W Nashville w USA, w Sao Paulo w Brazylii i w Bytomiu w Polsce przeprowadza się operacje rozszczepu kręgosłupa u płodów. Ten bardzo trudny zabieg Polacy potrafią przeprowadzić tak dobrze, że lekarzom udaje się doprowadzić ciążę do 9. miesiąca, a dzieci szanse na normalne życie. Rodziny dzieci, których kręgosłupy zoperowano w łonach matek, spotkały się po raz pierwszy, by wymienić się doświadczeniami.
Rozszczep kręgosłupa jest wadą polegającą na nieprawidłowym rozwoju kręgosłupa spowodowanym niezamknięciem kanału kręgowego.
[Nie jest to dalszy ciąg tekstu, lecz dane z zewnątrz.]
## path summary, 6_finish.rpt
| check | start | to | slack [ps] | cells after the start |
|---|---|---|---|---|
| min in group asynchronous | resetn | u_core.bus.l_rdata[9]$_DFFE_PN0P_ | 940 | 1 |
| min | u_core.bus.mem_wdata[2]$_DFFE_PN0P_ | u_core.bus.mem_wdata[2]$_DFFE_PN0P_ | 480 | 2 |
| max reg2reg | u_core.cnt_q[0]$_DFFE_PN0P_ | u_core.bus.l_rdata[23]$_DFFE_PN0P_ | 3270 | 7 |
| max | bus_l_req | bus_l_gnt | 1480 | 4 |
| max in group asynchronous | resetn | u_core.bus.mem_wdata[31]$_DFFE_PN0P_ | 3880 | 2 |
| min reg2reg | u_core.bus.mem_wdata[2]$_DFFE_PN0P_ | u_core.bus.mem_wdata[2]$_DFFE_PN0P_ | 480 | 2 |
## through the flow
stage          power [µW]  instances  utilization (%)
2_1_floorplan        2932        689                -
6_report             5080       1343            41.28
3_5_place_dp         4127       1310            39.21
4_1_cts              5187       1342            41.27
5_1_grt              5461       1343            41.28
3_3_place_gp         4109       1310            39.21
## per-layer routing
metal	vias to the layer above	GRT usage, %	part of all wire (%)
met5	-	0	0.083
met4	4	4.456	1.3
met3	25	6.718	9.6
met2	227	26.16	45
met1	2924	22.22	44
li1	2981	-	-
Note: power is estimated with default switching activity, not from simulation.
$ cat src/rtl/dac_extremum_monitor_if.sv
// Sample stream in, indicator/event/capture results out, for the DAC extremum monitor.
// The bench or sequencer side takes the master modport; the monitor takes the slave.
interface dac_extremum_monitor_if #(
    parameter int W  = 10,
    parameter int CW = 8
);
    logic          enable_i;
    logic          clear_i;
    logic          code_valid_i;
    logic [W-1:0]  code_i;
    logic          ext_o;
    logic          ext_oeb_o;
    logic          max_pulse_o;
    logic          min_pulse_o;
    logic [W-1:0]  peak_code_o;
    logic [W-1:0]  trough_code_o;
    logic [CW-1:0] max_cnt_o;
    logic [CW-1:0] min_cnt_o;

    modport master (
        output enable_i, clear_i, code_valid_i, code_i,
        input  ext_o, ext_oeb_o, max_pulse_o, min_pulse_o,
        input  peak_code_o, trough_code_o, max_cnt_o, min_cnt_o
    );

    modport slave (
        input  enable_i, clear_i, code_valid_i, code_i,
        output ext_o, ext_oeb_o, max_pulse_o, min_pulse_o,
        output peak_code_o, trough_code_o, max_cnt_o, min_cnt_o
    );
endinterface

$ cat src/rtl/dac_extremum_monitor.sv
// Tracks the DAC code stream and flags maxima/minima once the signal has
// reversed by at least HYST LSBs; drives a pad indicator plus counters and captures.
module dac_extremum_monitor #(
    parameter int W    = 10,
    parameter int HYST = 4,
    parameter int CW   = 8
) (
    input  logic                 wb_clk_i,
    input  logic                 wb_rst_i,
    dac_extremum_monitor_if.slave mon
);

    typedef enum logic [1:0] {IDLE, ACQ, RISE, FALL} state_t;

    // One extra bit so threshold sums near full scale cannot wrap.
    localparam logic [W:0] HYST_X = (W+1)'(HYST);

    function automatic logic [CW-1:0] sat_inc(input logic [CW-1:0] cnt);
        return (&cnt) ? cnt : cnt + 1'b1;
    endfunction

    state_t        state;
    logic [W-1:0]  run_ref, run_max, run_min;
    logic          ext_p0, oeb_p0, max_pulse_p0, min_pulse_p0;
    logic [W-1:0]  peak_p0, trough_p0;
    logic [CW-1:0] max_cnt_p0, min_cnt_p0;

    logic          accept;
    logic [W:0]    code_x, ref_x, max_x, min_x;

    assign accept = mon.enable_i & mon.code_valid_i & ~mon.clear_i;
    assign code_x = {1'b0, mon.code_i};
    assign ref_x  = {1'b0, run_ref};
    assign max_x  = {1'b0, run_max};
    assign min_x  = {1'b0, run_min};

    always_ff @(posedge wb_clk_i or posedge wb_rst_i) begin
        if (wb_rst_i) begin
            state        <= IDLE;
            run_ref      <= '0;
            run_max      <= '0;
            run_min      <= '0;
            ext_p0       <= 1'b0;
            oeb_p0       <= 1'b1;
            max_pulse_p0 <= 1'b0;
            min_pulse_p0 <= 1'b0;
            peak_p0      <= '0;
            trough_p0    <= '0;
            max_cnt_p0   <= '0;
            min_cnt_p0   <= '0;
        end else begin
            oeb_p0       <= 1'b0;
            max_pulse_p0 <= 1'b0;
            min_pulse_p0 <= 1'b0;
            if (mon.clear_i) begin
                state      <= IDLE;
                run_ref    <= '0;
                run_max    <= '0;
                run_min    <= '0;
                ext_p0     <= 1'b0;
                peak_p0    <= '0;
                trough_p0  <= '0;
                max_cnt_p0 <= '0;
                min_cnt_p0 <= '0;
            end else if (accept) begin
                case (state)
                    IDLE: begin
                        run_ref <= mon.code_i;
                        state   <= ACQ;
                    end
                    // Reference stays pinned to the first sample until a clear direction emerges.
                    ACQ: begin
                        if (code_x >= ref_x + HYST_X) begin
                            run_max <= mon.code_i;
                            state   <= RISE;
                        end else if (code_x + HYST_X <= ref_x) begin
                            run_min <= mon.code_i;
                            state   <= FALL;
                        end
                    end
                    RISE: begin
                        if (mon.code_i > run_max) begin
                            run_max <= mon.code_i;
                        end else if (code_x + HYST_X <= max_x) begin
                            ext_p0       <= 1'b1;
                            max_pulse_p0 <= 1'b1;
                            peak_p0      <= run_max;
                            max_cnt_p0   <= sat_inc(max_cnt_p0);
                            run_min      <= mon.code_i;
                            state        <= FALL;
                        end
                    end
                    FALL: begin
                        if (mon.code_i < run_min) begin
                            run_min <= mon.code_i;
                        end else if (code_x >= min_x + HYST_X) begin
                            ext_p0       <= 1'b0;
                            min_pulse_p0 <= 1'b1;
                            trough_p0    <= run_min;
                            min_cnt_p0   <= sat_inc(min_cnt_p0);
                            run_max      <= mon.code_i;
                            state        <= RISE;
                        end
                    end
                    default: state <= IDLE;
                endcase
            end
        end
    end

    assign mon.ext_o         = ext_p0;
    assign mon.ext_oeb_o     = oeb_p0;
    assign mon.max_pulse_o   = max_pulse_p0;
    assign mon.min_pulse_o   = min_pulse_p0;
    assign mon.peak_code_o   = peak_p0;
    assign mon.trough_code_o = trough_p0;
    assign mon.max_cnt_o     = max_cnt_p0;
    assign mon.min_cnt_o     = min_cnt_p0;

endmodule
Wada ta powstaje około 3 tygodnia ciąży.
Następstwami tej wady mogą być czasami tylko łagodne bóle czy pewne trudności w poruszaniu się powodowane zaburzeniem unerwienia mięśni, ich zmęczeniem lub osłabieniem, ale również tak poważne jak i ich porażenie mogące być powodem całkowitego unieruchomienia.
"Nie chodzi o to, żeby być pierwszym"
W Polsce rocznie aż 500 rodziców dowiaduje się, że ich dziecko ma rozszczep kręgosłupa. Kluczem do skutecznego zniwelowania wady jest jej wczesne wykrycie i możliwość zoperowania jej, kiedy dziecko jest jeszcze w łonie matki. Metodę opracował Amerykanin - Joseph Bruner, który w ciągu ostatnich 14 lat przeprowadził kilkaset takich operacji. - To pomaga uniknąć wodogłowia. Te dzieci chodzą lepiej i mają wyższe IQ - mówi doktor.
Amerykańską metodę do bytomskiego szpitala wprowadził dr Krzysztof Grettka. To jedyny w Europie szpital, który przeprowadza takie zabiegi. - Nie chodzi o to, żeby czuć się, że ktoś jest pierwszym, tylko, żeby wprowadzić coś tutaj, na nasz polski rynek. Wprowadzić jakieś rzeczy, które są nowe i które mogą dawać efekty - mówi ginekolog.
Zabieg może być przeprowadzony pod warunkiem, że płód nie ma innych wad i tylko do 26 tyg. ciąży. - To nie jest operacja, która daje 200 procent sukcesu. Trzeba wiedzieć o tym, że w trakcie operacji i już po niej mogą pojawić się pewne komplikacje - przestrzega prof. Anita Olejek, która jako komplikację wymienia wcześniejszy poród.